Work task: Give back every record exactly.

=== Information ===

`src/rtl/student_pc_pkg.sv`:
```
// Shared definitions for the fetch-stage program counter and its return-address stack.
package student_pc_pkg;

    // Operation chosen for the current cycle, after priority resolution.
    typedef enum logic [2:0] {
        OP_HOLD = 3'd0,
        OP_INC  = 3'd1,
        OP_LOAD = 3'd2,
        OP_CALL = 3'd3,
        OP_RET  = 3'd4
    } op_e;

    // PC value after reset; cast to the instance width where used.
    localparam int unsigned RESET_PC = 32'd0;

endpackage

```
`src/rtl/student_ras.sv`:
```
// Return-address stack: DEPTH x WIDTH register array plus an entry count.
// Push-when-full and pop-when-empty are silently ignored; error reporting
// belongs to the caller.
module student_ras
    import student_pc_pkg::*;
#(
    parameter int WIDTH = 16,
    parameter int DEPTH = 8,
    localparam int SPW  = $clog2(DEPTH + 1)
) (
    input  logic             clk,
    input  logic             reset_n,
    input  logic             push,
    input  logic             pop,
    input  logic [WIDTH-1:0] push_data,
    output logic [WIDTH-1:0] top,
    output logic [SPW-1:0]   depth,
    output logic             empty,
    output logic             full
);

    // Index width into the array; at least one bit even for a single entry.
    localparam int IDXW = (DEPTH > 1) ? $clog2(DEPTH) : 1;

    logic [WIDTH-1:0] stack_r [DEPTH];
    logic [SPW-1:0]   count_r;
    logic [SPW-1:0]   top_pos_s;
    logic             do_push_s;
    logic             do_pop_s;

    // Status decode, guarded push/pop and top-of-stack read.
    always_comb begin
        empty     = (count_r == SPW'(0));
        full      = (count_r == SPW'(DEPTH));
        do_pop_s  = pop && !empty;
        do_push_s = push && !pop && !full;
        top_pos_s = count_r - SPW'(1);
        top       = stack_r[top_pos_s[IDXW-1:0]];
    end

    assign depth = count_r;

    // Stack storage and entry count; a push writes the slot just above the top.
    always_ff @(posedge clk) begin
        if (!reset_n) begin
            count_r <= SPW'(0);
            for (int i = 0; i < DEPTH; i++) begin
                stack_r[i] <= WIDTH'(0);
            end
        end else if (do_push_s) begin
            stack_r[count_r[IDXW-1:0]] <= push_data;
            count_r                    <= count_r + SPW'(1);
        end else if (do_pop_s) begin
            count_r <= count_r - SPW'(1);
        end else begin
            count_r <= count_r;
        end
    end

endmodule

```
`src/rtl/student_pc_ras.sv`:
```
// Fetch-stage program counter with call/return support through an integrated
// return-address stack and sticky overflow/underflow flags.
module student_pc_ras
    import student_pc_pkg::*;
#(
    parameter int WIDTH = 16,
    parameter int DEPTH = 8,
    localparam int SPW  = $clog2(DEPTH + 1)
) (
    input  logic             clk,
    input  logic             reset_n,
    input  logic [WIDTH-1:0] in,
    input  logic             en,
    input  logic             ret,
    input  logic             call,
    input  logic             load,
    input  logic             inc,
    output logic [WIDTH-1:0] out,
    output logic [SPW-1:0]   depth,
    output logic             empty,
    output logic             full,
    output logic             overflow,
    output logic             underflow
);

    logic [WIDTH-1:0] pc_r;
    logic             ovf_r;
    logic             unf_r;
    op_e              op_s;
    logic [WIDTH-1:0] pc_nxt_s;
    logic [WIDTH-1:0] pc_inc_s;
    logic [WIDTH-1:0] top_s;
    logic             push_s;
    logic             pop_s;
    logic             ovf_nxt_s;
    logic             unf_nxt_s;

    // Return address and increment share the same wrapping PC+1.
    assign pc_inc_s = pc_r + WIDTH'(1);

    // Priority encoder: ret > call > load > inc > hold; a stall forces hold.
    always_comb begin
        op_s = OP_HOLD;
        if (!en) begin
            op_s = OP_HOLD;
        end else if (ret) begin
            op_s = OP_RET;
        end else if (call) begin
            op_s = OP_CALL;
        end else if (load) begin
            op_s = OP_LOAD;
        end else if (inc) begin
            op_s = OP_INC;
        end else begin
            op_s = OP_HOLD;
        end
    end

    // Next-PC mux, stack control and sticky error flag set conditions.
    always_comb begin
        pc_nxt_s  = pc_r;
        push_s    = 1'b0;
        pop_s     = 1'b0;
        ovf_nxt_s = ovf_r;
        unf_nxt_s = unf_r;
        case (op_s)
            OP_RET: begin
                if (empty) begin
                    unf_nxt_s = 1'b1;
                end else begin
                    pop_s    = 1'b1;
                    pc_nxt_s = top_s;
                end
            end
            OP_CALL: begin
                pc_nxt_s = in;
                if (full) begin
                    ovf_nxt_s = 1'b1;
                end else begin
                    push_s = 1'b1;
                end
            end
            OP_LOAD: pc_nxt_s = in;
            OP_INC:  pc_nxt_s = pc_inc_s;
            OP_HOLD: pc_nxt_s = pc_r;
            default: pc_nxt_s = pc_r;
        endcase
    end

    // PC and sticky flag registers; reset wins over every request.
    always_ff @(posedge clk) begin
        if (!reset_n) begin
            pc_r  <= WIDTH'(RESET_PC);
            ovf_r <= 1'b0;
            unf_r <= 1'b0;
        end else begin
            pc_r  <= pc_nxt_s;
            ovf_r <= ovf_nxt_s;
            unf_r <= unf_nxt_s;
        end
    end

    student_ras #(
        .WIDTH (WIDTH),
        .DEPTH (DEPTH)
    ) u_ras (
        .clk       (clk),
        .reset_n   (reset_n),
        .push      (push_s),
        .pop       (pop_s),
        .push_data (pc_inc_s),
        .top       (top_s),
        .depth     (depth),
        .empty     (empty),
        .full      (full)
    );

    assign out       = pc_r;
    assign overflow  = ovf_r;
    assign underflow = unf_r;

endmodule

```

===

Result:
`src/rtl/student_pc_pkg.sv`:
```
// Shared definitions for the fetch-stage program counter and its return-address stack.
package student_pc_pkg;

    // Operation chosen for the current cycle, after priority resolution.
    typedef enum logic [2:0] {
        OP_HOLD = 3'd0,
        OP_INC  = 3'd1,
        OP_LOAD = 3'd2,
        OP_CALL = 3'd3,
        OP_RET  = 3'd4
    } op_e;

    // PC value after reset; cast to the instance width where used.
    localparam int unsigned RESET_PC = 32'd0;

endpackage

```
`src/rtl/student_ras.sv`:
```
// Return-address stack: DEPTH x WIDTH register array plus an entry count.
// Push-when-full and pop-when-empty are silently ignored; error reporting
// belongs to the caller.
module student_ras
    import student_pc_pkg::*;
#(
    parameter int WIDTH = 16,
    parameter int DEPTH = 8,
    localparam int SPW  = $clog2(DEPTH + 1)
) (
    input  logic             clk,
    input  logic             reset_n,
    input  logic             push,
    input  logic             pop,
    input  logic [WIDTH-1:0] push_data,
    output logic [WIDTH-1:0] top,
    output logic [SPW-1:0]   depth,
    output logic             empty,
    output logic             full
);

    // Index width into the array; at least one bit even for a single entry.
    localparam int IDXW = (DEPTH > 1) ? $clog2(DEPTH) : 1;

    logic [WIDTH-1:0] stack_r [DEPTH];
    logic [SPW-1:0]   count_r;
    logic [SPW-1:0]   top_pos_s;
    logic             do_push_s;
    logic             do_pop_s;

    // Status decode, guarded push/pop and top-of-stack read.
    always_comb begin
        empty     = (count_r == SPW'(0));
        full      = (count_r == SPW'(DEPTH));
        do_pop_s  = pop && !empty;
        do_push_s = push && !pop && !full;
        top_pos_s = count_r - SPW'(1);
        top       = stack_r[top_pos_s[IDXW-1:0]];
    end

    assign depth = count_r;

    // Stack storage and entry count; a push writes the slot just above the top.
    always_ff @(posedge clk) begin
        if (!reset_n) begin
            count_r <= SPW'(0);
            for (int i = 0; i < DEPTH; i++) begin
                stack_r[i] <= WIDTH'(0);
            end
        end else if (do_push_s) begin
            stack_r[count_r[IDXW-1:0]] <= push_data;
            count_r                    <= count_r + SPW'(1);
        end else if (do_pop_s) begin
            count_r <= count_r - SPW'(1);
        end else begin
            count_r <= count_r;
        end
    end

endmodule

```
`src/rtl/student_pc_ras.sv`:
```
// Fetch-stage program counter with call/return support through an integrated
// return-address stack and sticky overflow/underflow flags.
module student_pc_ras
    import student_pc_pkg::*;
#(
    parameter int WIDTH = 16,
    parameter int DEPTH = 8,
    localparam int SPW  = $clog2(DEPTH + 1)
) (
    input  logic             clk,
    input  logic             reset_n,
    input  logic [WIDTH-1:0] in,
    input  logic             en,
    input  logic             ret,
    input  logic             call,
    input  logic             load,
    input  logic             inc,
    output logic [WIDTH-1:0] out,
    output logic [SPW-1:0]   depth,
    output logic             empty,
    output logic             full,
    output logic             overflow,
    output logic             underflow
);

    logic [WIDTH-1:0] pc_r;
    logic             ovf_r;
    logic             unf_r;
    op_e              op_s;
    logic [WIDTH-1:0] pc_nxt_s;
    logic [WIDTH-1:0] pc_inc_s;
    logic [WIDTH-1:0] top_s;
    logic             push_s;
    logic             pop_s;
    logic             ovf_nxt_s;
    logic             unf_nxt_s;

    // Return address and increment share the same wrapping PC+1.
    assign pc_inc_s = pc_r + WIDTH'(1);

    // Priority encoder: ret > call > load > inc > hold; a stall forces hold.
    always_comb begin
        op_s = OP_HOLD;
        if (!en) begin
            op_s = OP_HOLD;
        end else if (ret) begin
            op_s = OP_RET;
        end else if (call) begin
            op_s = OP_CALL;
        end else if (load) begin
            op_s = OP_LOAD;
        end else if (inc) begin
            op_s = OP_INC;
        end else begin
            op_s = OP_HOLD;
        end
    end

    // Next-PC mux, stack control and sticky error flag set conditions.
    always_comb begin
        pc_nxt_s  = pc_r;
        push_s    = 1'b0;
        pop_s     = 1'b0;
        ovf_nxt_s = ovf_r;
        unf_nxt_s = unf_r;
        case (op_s)
            OP_RET: begin
                if (empty) begin
                    unf_nxt_s = 1'b1;
                end else begin
                    pop_s    = 1'b1;
                    pc_nxt_s = top_s;
                end
            end
            OP_CALL: begin
                pc_nxt_s = in;
                if (full) begin
                    ovf_nxt_s = 1'b1;
                end else begin
                    push_s = 1'b1;
                end
            end
            OP_LOAD: pc_nxt_s = in;
            OP_INC:  pc_nxt_s = pc_inc_s;
            OP_HOLD: pc_nxt_s = pc_r;
            default: pc_nxt_s = pc_r;
        endcase
    end

    // PC and sticky flag registers; reset wins over every request.
    always_ff @(posedge clk) begin
        if (!reset_n) begin
            pc_r  <= WIDTH'(RESET_PC);
            ovf_r <= 1'b0;
            unf_r <= 1'b0;
        end else begin
            pc_r  <= pc_nxt_s;
            ovf_r <= ovf_nxt_s;
            unf_r <= unf_nxt_s;
        end
    end

    student_ras #(
        .WIDTH (WIDTH),
        .DEPTH (DEPTH)
    ) u_ras (
        .clk       (clk),
        .reset_n   (reset_n),
        .push      (push_s),
        .pop       (pop_s),
        .push_data (pc_inc_s),
        .top       (top_s),
        .depth     (depth),
        .empty     (empty),
        .full      (full)
    );

    assign out       = pc_r;
    assign overflow  = ovf_r;
    assign underflow = unf_r;

endmodule

```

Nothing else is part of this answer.